◆ REQUIRED WORK: Look below for the line holding "wire cam_hit = |cam_m;" and the line holding "wire [15:0] s_oh". Repeat those two and everything between, exactly.

◆ EXCERPTED RECORDS:
Source: an optimization exercise on an open RTL-to-GDS flow (aim: small area, a short achievable clock period and few clock cycles). Production flows keep margins and buffers that such runs may drop.
In this exercise RTL edits were held to simulation tests only and were not proved equivalent to the original.

== run 1 ==
Design hsv2rgb_stream, start of the top module:
module hsv2rgb_stream (
    input  wire        clk,
    input  wire        rst,         
    input  wire        in_valid,
    output wire        in_ready,
    input  wire [23:0] in_hsv,      
    output reg         out_valid,
    input  wire        out_ready,
    output wire [31:0] out_rgba     
);
    reg sk_valid;
    wire en = !sk_valid;
    assign in_ready = en;
    wire [7:0] a0, b0;
    wire [1:0] grp;
    gr_hue u_hue (.h(in_hsv[23:16]), .a0(a0), .b0(b0), .grp(grp));
    reg        v1;
    reg [7:0]  a0_q, b0_q, s_q, v1_q;
    reg [1:0]  grp_q;
    always @(posedge clk) begin
        if (rst)
            v1 <= 1'b0;
        else if (en)
            v1 <= in_valid;
        if (en) begin
            a0_q <= a0; b0_q <= b0; grp_q <= grp;
            s_q  <= in_hsv[15:8]; v1_q <= in_hsv[7:0];
        end
    end
    wire [7:0] r1, g1, b1;
    gr_sat u_sat (.a0(a0_q), .b0(b0_q), .grp(grp_q), .s(s_q), .r1(r1), .g1(g1), .b1(b1));
  ...
Size in the first run: roughly 120 flip-flops.
clock: 17.0 ns
lec_check: 0
cap_margin: 5
core_margin: 2
core_utilization: 58
cts_buf_list: sky130_fd_sc_hd__clkbuf_4 sky130_fd_sc_hd__clkbuf_8
place_density: 0.7
slew_margin: 5
standard.sh (not shown) runs the stock make flow with config.mk's settings and CLKGATE_MAP_FILE= SYNTH_SCRIPT=/design/flow/synth_recipe.tcl, a recipe that flattens the netlist after the stock synthesis.
==> flow/flow/run.sh <==
#!/bin/bash
# The standard layout, with: port buffers made of buf_2 cells; clock tree from
# clkbuf_4/clkbuf_8 with larger sink clusters and no dummy loads; repair_timing
# aiming for 11.6 ns of setup slack (at the design's clock period and constraints).
set -euo pipefail
bash standard.sh \
  "BUFFER_PORTS_ARGS=-buffer_cell sky130_fd_sc_hd__buf_2" \
  "CTS_ARGS=-sink_clustering_enable -repair_clock_nets -buf_list {sky130_fd_sc_hd__clkbuf_4 sky130_fd_sc_hd__clkbuf_8} -sink_clustering_size 30 -sink_clustering_max_diameter 80 -dont_use_dummy_load" \
  SETUP_SLACK_MARGIN=11.6 finish > standard_flow.log 2>&1
Testbench counts of run 1, summed over its fixed seeds: cycles 32,024.
This is an optimization exercise on Yosys and OpenROAD, whose aim is small area, a short achievable clock period and few clock cycles, not a production implementation. No run shown here included a check of the RTL's function; only the layout flow was run. Power and IR drop assume default switching activity.

==> design/flow/design.v <==
module fsq_table_engine (
    input  wire        clk,
    input  wire        rst,
    input  wire        cmd_valid,
    output wire        cmd_ready,
    input  wire [3:0]  cmd_op,
    input  wire [7:0]  cmd_a,
    input  wire [7:0]  cmd_b,
    output wire        rsp_valid,
    output wire [3:0]  rsp_err,
    output wire [2:0]  rsp_sub,
    output wire [7:0]  rsp_arg,
    output wire [16:0] rsp_result,
    output wire        rsp_tv,
    output wire [2:0]  rsp_k,
    output wire [2:0]  rsp_b
);
    localparam OP_NOP    = 4'h0, OP_CLEAR  = 4'h1, OP_APUSH = 4'h2, OP_KPUSH = 4'h3,
               OP_SETPAD = 4'h4, OP_BUILD  = 4'h5, OP_ENCB  = 4'hA, OP_DECB  = 4'hB,
               OP_PACK   = 4'hC, OP_UNPACK = 4'hD;
    localparam B_FIRST = 3'd0, B_SCAN = 3'd1, B_CHK = 3'd2, B_COL = 3'd3,
               B_FIN1  = 3'd4, B_FIN2 = 3'd5, B_ERR = 3'd7;
    reg [111:0] alpha_f;                 
    reg [255:0] kslot_f;                 
    reg [4:0]  alen;
    reg [5:0]  klen;
    reg [7:0]  pad;
    reg        pad_mem;                  
    reg        hi_f;  reg [3:0] hi_i;    
    reg        dup_f; reg [3:0] dup_i;   
    reg        tv;
    reg        tv_o;                     
    reg [2:0]  r_k, r_b;                 
    reg        fast_ok;                  
    reg        kdup;                     
    reg [15:0] seen;                     
    wire k4 = alen[4], k3 = alen[3], k2 = alen[2], k1 = !(alen[4] | alen[3] | alen[2]);
    wire n_sq = (alen == 5'd1) || (alen == 5'd4) || (alen == 5'd9) || (alen == 5'd16);
    function [3:0] rc_of(input [3:0] p, input f4, input f3, input f2);
        reg [3:0] t;
        begin
            t[3] = p == 4'd6 || p == 4'd7 || p == 4'd8;
            t[2] = p == 4'd3 || p == 4'd4 || p == 4'd5;
            t[1] = p == 4'd2 || p == 4'd5 || p == 4'd8;
            t[0] = p == 4'd1 || p == 4'd4 || p == 4'd7;
            rc_of = ({4{f4}} & p) | ({4{f3}} & t) | ({4{f2}} & {1'b0, p[1], 1'b0, p[0]});
        end
    endfunction
    function [3:0] mk(input [1:0] r, input [1:0] c, input f4, input f3, input f2);
        reg [3:0] t;
        begin
            t[3] = r == 2'd2 && c == 2'd2;
            t[2] = (r == 2'd1 && c != 2'd0) || (r == 2'd2 && c != 2'd2);
            t[1] = (r == 2'd0 && c == 2'd2) || (r == 2'd1 && c == 2'd0) || (r == 2'd2 && c != 2'd2);
            t[0] = (r == 2'd0 && c == 2'd1) || (r == 2'd1 && c != 2'd1) || (r == 2'd2 && c == 2'd1);
            mk = ({4{f4}} & {r, c}) | ({4{f3}} & t) | ({4{f2}} & {2'd0, r[0], c[0]});
        end
    endfunction
    function [4:0] mkb(input [1:0] r, input [1:0] c, input f4, input f3, input f2, input f1);
        reg [4:0] t;
        begin
            t[4] = r == 2'd2 && c != 2'd0;
            t[3] = !(r == 2'd2 && c != 2'd0);
            t[2] = r == 2'd1 || (r == 2'd2 && c == 2'd0);
            t[1] = (r == 2'd0 && c != 2'd0) || (r == 2'd1 && c == 2'd2) || (r == 2'd2 && c == 2'd0);
            t[0] = (r != 2'd1 && c != 2'd1) || (r == 2'd1 && c == 2'd1);
            mkb = ({5{f4}} & {1'b1, r, c}) | ({5{f3}} & t) | ({5{f2}} & {3'b001, r[0], c[0]}) |
                  {4'd0, f1};
        end
    endfunction
    function [15:0] therm(input [4:0] n);
        integer j, b;
        reg gt, eq;
        begin
            for (j = 0; j < 16; j = j + 1) begin
                gt = 1'b0; eq = 1'b1;
                for (b = 3; b >= 0; b = b - 1) begin
                    if (!j[b]) gt = gt | (eq & n[b]);
                    eq = eq & (n[b] == j[b]);
                end
                therm[j] = n[4] | gt;
            end
        end
    endfunction
    reg [2:0]  bst;
    reg        sv;                       
    reg [4:0]  sdi;
    reg        slast;
    reg [1:0]  sph;                      
    reg        dup_a, dup_b;
    reg [3:0]  min_da;                   
    reg [1:0]  sr, sc;
    reg        rst_q;
    always @(posedge clk) rst_q <= rst;
    reg       rdy;                       
    reg       e_cmd;                     
    reg       e_bld;                     
    reg [3:0] c_op;
    reg [7:0] c_a;                       
    reg [7:0] c_b;
    reg [3:0] c_ad;                      
    reg [3:0] c_au;                      
    reg [3:0] c_sa;                      
    reg [4:0] c_sb;                      
    reg       c_age, c_bge;              
    assign cmd_ready = rdy;
    wire       b_done;                   
    wire [4:0] scan_next;                
    wire [7:0] prt;                      
    wire [3:0] i_rc1 = rc_of(cmd_a[3:0], k4, k3, k2);
    wire [3:0] i_rc2 = rc_of(cmd_b[3:0], k4, k3, k2);
    wire [3:0] i_sa  = mk(i_rc1[3:2], i_rc2[1:0], k4, k3, k2);
    wire [4:0] i_sb  = mkb(i_rc2[3:2], i_rc1[1:0], k4, k3, k2, k1);
    wire       i_bld = cmd_valid && cmd_op == OP_BUILD;
    function ge_n(input [7:0] v, input f4, input f3, input f2, input f1);
        begin
            ge_n = (|v[7:4]) || (f3 && v[3] && (|v[2:0])) || (f2 && |v[3:2]) || (f1 && |v[3:0]);
        end
    endfunction
    always @(posedge clk) begin
        c_op <= cmd_op; c_b <= cmd_b;
        c_a  <= e_bld ? prt : cmd_a;
        if (!e_bld) c_ad <= cmd_a[3:0];
        if (cmd_op == OP_UNPACK) c_au <= cmd_a[3:0];
        c_sa <= i_sa;
        c_sb <= e_bld ? scan_next : i_sb;
        c_age <= ge_n(cmd_a, k4, k3, k2, k1);
        c_bge <= ge_n(cmd_b, k4, k3, k2, k1);
        if (rst) begin
            rdy <= 1'b1; e_cmd <= 1'b0; e_bld <= 1'b0;
        end else if (!e_bld) begin
            e_cmd <= cmd_valid && !i_bld;
            e_bld <= i_bld;
            rdy <= !i_bld;
        end else begin
            e_cmd <= 1'b0;
            e_bld <= !b_done;
            rdy <= b_done;
        end
    end
    wire is_clear  = c_op == OP_CLEAR;
    wire is_apush  = c_op == OP_APUSH;
    wire is_kpush  = c_op == OP_KPUSH;
    wire is_setpad = c_op == OP_SETPAD;
    wire is_encb   = c_op == OP_ENCB;
    wire is_decb   = c_op == OP_DECB;
    wire is_pack   = c_op == OP_PACK;
    wire is_unpack = c_op == OP_UNPACK;
    wire is_ill    = !(c_op == OP_NOP || is_clear || is_apush || is_kpush || is_setpad ||
                       is_encb || is_decb || is_pack || is_unpack);
    wire [15:0] amask = therm(alen);
    reg  [15:0] cam_m;
    reg  [3:0]  cam_code;
    integer i;
    always @* begin
        cam_code = 4'd0;
        for (i = 0; i < 16; i = i + 1) begin
            cam_m[i] = (alpha_f[7*i +: 7] == c_a[6:0]) && amask[i];
            if (cam_m[i]) cam_code = cam_code | i[3:0];
        end
    end
    wire cam_hit = |cam_m;
    wire [7:0] kslot_a = kslot_f[8*c_sa +: 8];
    wire [3:0] enc_o1 = kslot_a[3:0];
    assign     prt    = kslot_f[8*c_sb +: 8];    
    wire [3:0] enc_o2 = prt[3:0];
    wire [15:0] dmask_a = {{7{k4}}, {5{k4 | k3}}, {3{k4 | k3 | k2}}, 1'b1};
    wire [31:0] dmask_b = {{14{k4}}, {2{k4 | k3}}, {7{k3}}, 1'b0, {4{k2}}, 2'b00, k1, 1'b0};
    reg [15:0] dm_a;
    reg [31:0] dm_b;
    reg [3:0]  de_a, de_b;               
    always @* begin
        de_a = 4'd0; de_b = 4'd0;
        for (i = 0; i < 16; i = i + 1) begin
            dm_a[i] = kslot_f[8*i +: 4] == c_ad && dmask_a[i];
            if (dm_a[i]) de_a = de_a | i[3:0];
        end
        for (i = 0; i < 32; i = i + 1) begin
            dm_b[i] = kslot_f[8*i +: 4] == c_b[3:0] && dmask_b[i];
            if (dm_b[i]) de_b = de_b | i[3:0];
        end
    end
    wire [3:0] rc3_a = {dm_a[6] | dm_a[7] | dm_a[8], dm_a[3] | dm_a[4] | dm_a[5],
                        dm_a[2] | dm_a[5] | dm_a[8], dm_a[1] | dm_a[4] | dm_a[7]};
    wire [3:0] rc3_b = {dm_b[15] | dm_b[16] | dm_b[17], dm_b[12] | dm_b[13] | dm_b[14],
                        dm_b[11] | dm_b[14] | dm_b[17], dm_b[10] | dm_b[13] | dm_b[16]};
    wire [3:0] rca = ({4{k4}} & de_a) | ({4{k3}} & rc3_a) | ({4{k2}} & {1'b0, de_a[1], 1'b0, de_a[0]});
    wire [3:0] rcb = ({4{k4}} & de_b) | ({4{k3}} & rc3_b) | ({4{k2}} & {1'b0, de_b[1], 1'b0, de_b[0]});
    wire [3:0] dec_o1 = mk(rca[3:2], rcb[1:0], k4, k3, k2);
    wire [3:0] dec_o2 = mk(rcb[3:2], rca[1:0], k4, k3, k2);
    wire        k_res  = !c_a[7] && cam_hit;
    wire [7:0]  k_data = c_a[7] ? 8'h90 : (cam_hit ? {4'b1000, cam_code} : {1'b0, c_a[6:0]});
    wire        k_fresh = klen == 6'd0 || klen == {1'b0, alen};   
    wire        kp_we  = e_cmd && is_kpush && !klen[5];
    wire        sc_we  = e_bld && bst == B_SCAN && sv && !c_a[7];
    wire [4:0]  w_idx  = e_bld ? sdi : klen[4:0];
    wire        s_in_b = sdi >= alen;
    wire        s_res  = c_a[7];
    wire        s_bad  = s_res ? c_a[4] : !cam_hit;
    wire [15:0] s_oh   = s_res ? (16'd1 << c_a[3:0]) : cam_m;
    wire        s_fresh = sdi == 5'd0 || sdi == alen;    
    wire        s_dup  = !s_fresh && |(seen & s_oh);
    wire        s_da   = !s_in_b && s_dup;
    wire        s_db   = s_in_b && s_dup;
    wire [15:0] col_oh = 16'd1 << c_a[3:0];
    wire        c_last_r = (k4 && sr == 2'd3) || (k3 && sr == 2'd2) || (k2 && sr == 2'd1) || k1;
    wire [1:0]  sr_n = c_last_r ? 2'd0 : sr + 2'd1;
    wire [1:0]  sc_n = c_last_r ? sc + 2'd1 : sc;
    assign scan_next = bst == B_SCAN ? c_sb + 5'd1 :
                       bst == B_COL ? mkb(sr, sc, k4, k3, k2, k1) : 5'd0;
    wire [3:0] min_rc = rc_of(min_da, k4, k3, k2);
    wire [3:0] i1_hi = mk(min_da[3:2], 2'd0, k4, k3, k2);
    wire [3:0] i1_lo = {2'd0, min_da[1:0]};
    wire [3:0] i2_hi = {2'd0, sc};
    wire [3:0] i2_lo = mk(sr, 2'd0, k4, k3, k2);
    wire       use1  = dup_a && (min_da[3:2] == 2'd0 || !dup_b);
    wire [3:0] f_hi  = use1 ? i1_hi : i2_hi;
    wire [3:0] f_lo  = use1 ? i1_lo : i2_lo;
    wire [7:0] fin_i = k2 ? {4'd0, f_hi[1:0], f_lo[1:0]} : k1 ? 8'd0 : {f_hi, f_lo};
    wire b_pass = n_sq && !hi_f && !dup_f && pad_mem && klen == {alen, 1'b0};
    wire b_fast = fast_ok && !kdup;
    assign b_done = (bst == B_FIRST && !(b_pass && !b_fast)) ||
                    (bst == B_CHK && !dup_a && !dup_b) || bst == B_FIN2 || bst == B_ERR;
    wire q_ok  = tv && !c_age && !c_bge;
    reg        n_v;
    reg [3:0]  n_err;
    reg [2:0]  n_sub;
    reg [7:0]  n_arg;
    always @* begin
        n_v = 1'b0; n_err = 4'd0; n_sub = 3'd0; n_arg = 8'd0;
        if (e_cmd) begin
            n_v = 1'b1;
            if (is_apush && alen[4]) begin n_err = 4'd3; n_sub = 3'd5; n_arg = 8'd16; end
            if (is_kpush && klen[5]) begin n_err = 4'd4; n_sub = 3'd1; n_arg = 8'd32; end
            if (is_ill) begin n_err = 4'd1; n_sub = 3'd1; end
            if (is_encb || is_decb || is_unpack || is_pack) begin
                if (!tv) n_err = 4'd2;
                else if (!is_pack && c_age) begin n_err = 4'd6; n_sub = 3'd1; n_arg = c_a; end
                else if ((is_encb || is_decb) && c_bge) begin n_err = 4'd6; n_sub = 3'd2; n_arg = c_b; end
            end
        end else if (e_bld) begin
            n_v = b_done;
            if (bst == B_FIRST) begin
                if (alen == 5'd0)                 begin n_err = 4'd3; n_sub = 3'd1; end
                else if (!n_sq)                   begin n_err = 4'd3; n_sub = 3'd2; n_arg = {3'd0, alen}; end
                else if (hi_f)                    begin n_err = 4'd3; n_sub = 3'd3; n_arg = {4'd0, hi_i}; end
                else if (dup_f)                   begin n_err = 4'd3; n_sub = 3'd4; n_arg = {4'd0, dup_i}; end
                else if (!pad_mem)                begin n_err = 4'd5; n_sub = 3'd1; n_arg = pad; end
                else if (klen != {alen, 1'b0})    begin n_err = 4'd4; n_sub = 3'd2; n_arg = {2'd0, klen}; end
            end
            if (bst == B_ERR)  begin n_err = 4'd4; n_sub = 3'd3; n_arg = {3'd0, sdi - 5'd1}; end
            if (bst == B_FIN2) begin n_err = 4'd4; n_sub = 3'd4; n_arg = fin_i; end
        end
    end
    wire sel_enc  = e_cmd && is_encb && q_ok;
    wire sel_dec  = e_cmd && is_decb && q_ok;
    wire sel_unp  = e_cmd && is_unpack && tv && !c_age;
    wire sel_pack = e_cmd && is_pack && tv && !c_a[7];
    wire [11:0] q_res = ({12{sel_enc}} & {1'b1, enc_o1, 3'd0, enc_o2}) |
                        ({12{sel_dec}} & {1'b1, dec_o1, 3'd0, dec_o2}) |
                        ({12{sel_unp}} & {1'b1, 4'd0, alpha_f[7*c_au +: 7]}) |
                        ({12{sel_pack}} & {cam_hit, 4'd0, 3'd0, cam_code});
    reg        r_v;
    reg [3:0]  r_err;
    reg [2:0]  r_sub;
    reg [7:0]  r_arg;
    reg [11:0] r_res;      
    assign rsp_valid  = r_v;
    assign rsp_err    = r_err;
    assign rsp_sub    = r_sub;
    assign rsp_arg    = r_arg;
    assign rsp_result = {r_res[11], 4'd0, r_res[10:7], 1'b0, r_res[6:0]};
    assign rsp_tv     = tv_o;
    assign rsp_k      = r_k;
    assign rsp_b      = r_b;
    always @(posedge clk) begin
        r_err <= n_err; r_sub <= n_sub; r_arg <= n_arg; r_res <= q_res;
        if (rst) r_v <= 1'b0; else r_v <= n_v;
    end
    wire build_ok = e_bld && ((bst == B_FIRST && b_pass && b_fast) ||
                              (bst == B_CHK && !dup_a && !dup_b));
    wire tv_clr   = (e_cmd && (is_clear || is_setpad || (is_apush && !alen[4]) || (is_kpush && !klen[5]))) ||
                    (e_bld && bst == B_FIRST);
    wire tv_n = !rst_q && (build_ok || (tv && !tv_clr));
    wire tv_r = tv_n && n_v;
    always @(posedge clk) begin
        tv   <= tv_n;
        tv_o <= tv_r;
        r_k  <= tv_r ? {k4, k3 | k2, alen[0]} : 3'd0;
        r_b  <= tv_r ? {k4 | k3, k2, 1'b0} : 3'd0;
    end
    always @(posedge clk) begin
        for (i = 0; i < 32; i = i + 1)
            if ((kp_we || sc_we) && w_idx == i) kslot_f[8*i +: 8] <= k_data;
    end
    always @(posedge clk) begin
        if (rst_q) begin
            alen <= 5'd0; klen <= 6'd0; pad <= 8'h20; pad_mem <= 1'b0;
            hi_f <= 1'b0; dup_f <= 1'b0; bst <= B_FIRST;
        end else if (e_cmd) begin
            if (is_clear) begin
                alen <= 5'd0; klen <= 6'd0; pad <= 8'h20; pad_mem <= 1'b0;
                hi_f <= 1'b0; dup_f <= 1'b0;
            end
            if (is_apush && !alen[4]) begin
                for (i = 0; i < 16; i = i + 1)
                    if (alen[3:0] == i) alpha_f[7*i +: 7] <= c_a[6:0];
                alen <= alen + 5'd1;
                if (!hi_f && c_a[7]) begin hi_f <= 1'b1; hi_i <= alen[3:0]; end
                if (!dup_f && cam_hit) begin dup_f <= 1'b1; dup_i <= alen[3:0]; end
                if (c_a == pad && !pad[7]) pad_mem <= 1'b1;
                if (klen != 6'd0) fast_ok <= 1'b0;
            end
            if (is_kpush && !klen[5]) begin
                klen <= klen + 6'd1;
                seen <= (k_fresh ? 16'd0 : seen) | cam_m;
                if (klen == 6'd0) begin
                    fast_ok <= k_res;
                    kdup <= 1'b0;
                end else begin
                    fast_ok <= fast_ok && k_res;
                    if (!k_fresh && |(seen & cam_m)) kdup <= 1'b1;
                end
            end
            if (is_setpad) begin
                pad <= c_a;
                pad_mem <= !c_a[7] && cam_hit;
            end
        end else if (e_bld) begin
            case (bst)
            B_FIRST: begin
                sv <= 1'b0;
                if (b_pass && !b_fast) begin
                    bst <= B_SCAN;
                    dup_a <= 1'b0; dup_b <= 1'b0;
                    fast_ok <= 1'b0;
                end
            end
            B_SCAN: begin
                sv <= 1'b1; sdi <= c_sb;
                slast <= scan_next == klen[4:0];
                if (sv) begin
                    seen <= (s_fresh ? 16'd0 : seen) | s_oh;
                    if (!dup_a) min_da <= sdi[3:0];
                    dup_a <= dup_a || s_da;
                    dup_b <= dup_b || s_db;
                    if (s_bad) bst <= B_ERR;     
                    else if (slast) bst <= B_CHK;
                end
            end
            B_CHK: begin
                if (dup_b) begin
                    bst <= B_COL; sr <= 2'd0; sc <= 2'd0; sph <= 2'd0;
                    seen <= 16'd0;
                end else if (dup_a) begin
                    bst <= B_FIN1;
                end else begin
                    bst <= B_FIRST;
                end
            end
            B_COL: begin
                sph <= sph == 2'd2 ? 2'd0 : sph + 2'd1;
                if (sph == 2'd2) begin
                    if (|(seen & col_oh)) begin
                        bst <= B_FIN1;
                    end else begin
                        seen <= seen | col_oh;
                        sr <= sr_n; sc <= sc_n;
                    end
                end
            end
            B_FIN1: begin
                min_da <= min_rc;
                bst <= B_FIN2;
            end
            B_FIN2: begin
                bst <= B_FIRST;
            end
            default: begin  
                bst <= B_FIRST;
            end
            endcase
        end
    end
endmodule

◆ COMPLETED TASK:
    wire cam_hit = |cam_m;
    wire [7:0] kslot_a = kslot_f[8*c_sa +: 8];
    wire [3:0] enc_o1 = kslot_a[3:0];
    assign     prt    = kslot_f[8*c_sb +: 8];    
    wire [3:0] enc_o2 = prt[3:0];
    wire [15:0] dmask_a = {{7{k4}}, {5{k4 | k3}}, {3{k4 | k3 | k2}}, 1'b1};
    wire [31:0] dmask_b = {{14{k4}}, {2{k4 | k3}}, {7{k3}}, 1'b0, {4{k2}}, 2'b00, k1, 1'b0};
    reg [15:0] dm_a;
    reg [31:0] dm_b;
    reg [3:0]  de_a, de_b;               
    always @* begin
        de_a = 4'd0; de_b = 4'd0;
        for (i = 0; i < 16; i = i + 1) begin
            dm_a[i] = kslot_f[8*i +: 4] == c_ad && dmask_a[i];
            if (dm_a[i]) de_a = de_a | i[3:0];
        end
        for (i = 0; i < 32; i = i + 1) begin
            dm_b[i] = kslot_f[8*i +: 4] == c_b[3:0] && dmask_b[i];
            if (dm_b[i]) de_b = de_b | i[3:0];
        end
    end
    wire [3:0] rc3_a = {dm_a[6] | dm_a[7] | dm_a[8], dm_a[3] | dm_a[4] | dm_a[5],
                        dm_a[2] | dm_a[5] | dm_a[8], dm_a[1] | dm_a[4] | dm_a[7]};
    wire [3:0] rc3_b = {dm_b[15] | dm_b[16] | dm_b[17], dm_b[12] | dm_b[13] | dm_b[14],
                        dm_b[11] | dm_b[14] | dm_b[17], dm_b[10] | dm_b[13] | dm_b[16]};
    wire [3:0] rca = ({4{k4}} & de_a) | ({4{k3}} & rc3_a) | ({4{k2}} & {1'b0, de_a[1], 1'b0, de_a[0]});
    wire [3:0] rcb = ({4{k4}} & de_b) | ({4{k3}} & rc3_b) | ({4{k2}} & {1'b0, de_b[1], 1'b0, de_b[0]});
    wire [3:0] dec_o1 = mk(rca[3:2], rcb[1:0], k4, k3, k2);
    wire [3:0] dec_o2 = mk(rcb[3:2], rca[1:0], k4, k3, k2);
    wire        k_res  = !c_a[7] && cam_hit;
    wire [7:0]  k_data = c_a[7] ? 8'h90 : (cam_hit ? {4'b1000, cam_code} : {1'b0, c_a[6:0]});
    wire        k_fresh = klen == 6'd0 || klen == {1'b0, alen};   
    wire        kp_we  = e_cmd && is_kpush && !klen[5];
    wire        sc_we  = e_bld && bst == B_SCAN && sv && !c_a[7];
    wire [4:0]  w_idx  = e_bld ? sdi : klen[4:0];
    wire        s_in_b = sdi >= alen;
    wire        s_res  = c_a[7];
    wire        s_bad  = s_res ? c_a[4] : !cam_hit;
    wire [15:0] s_oh   = s_res ? (16'd1 << c_a[3:0]) : cam_m;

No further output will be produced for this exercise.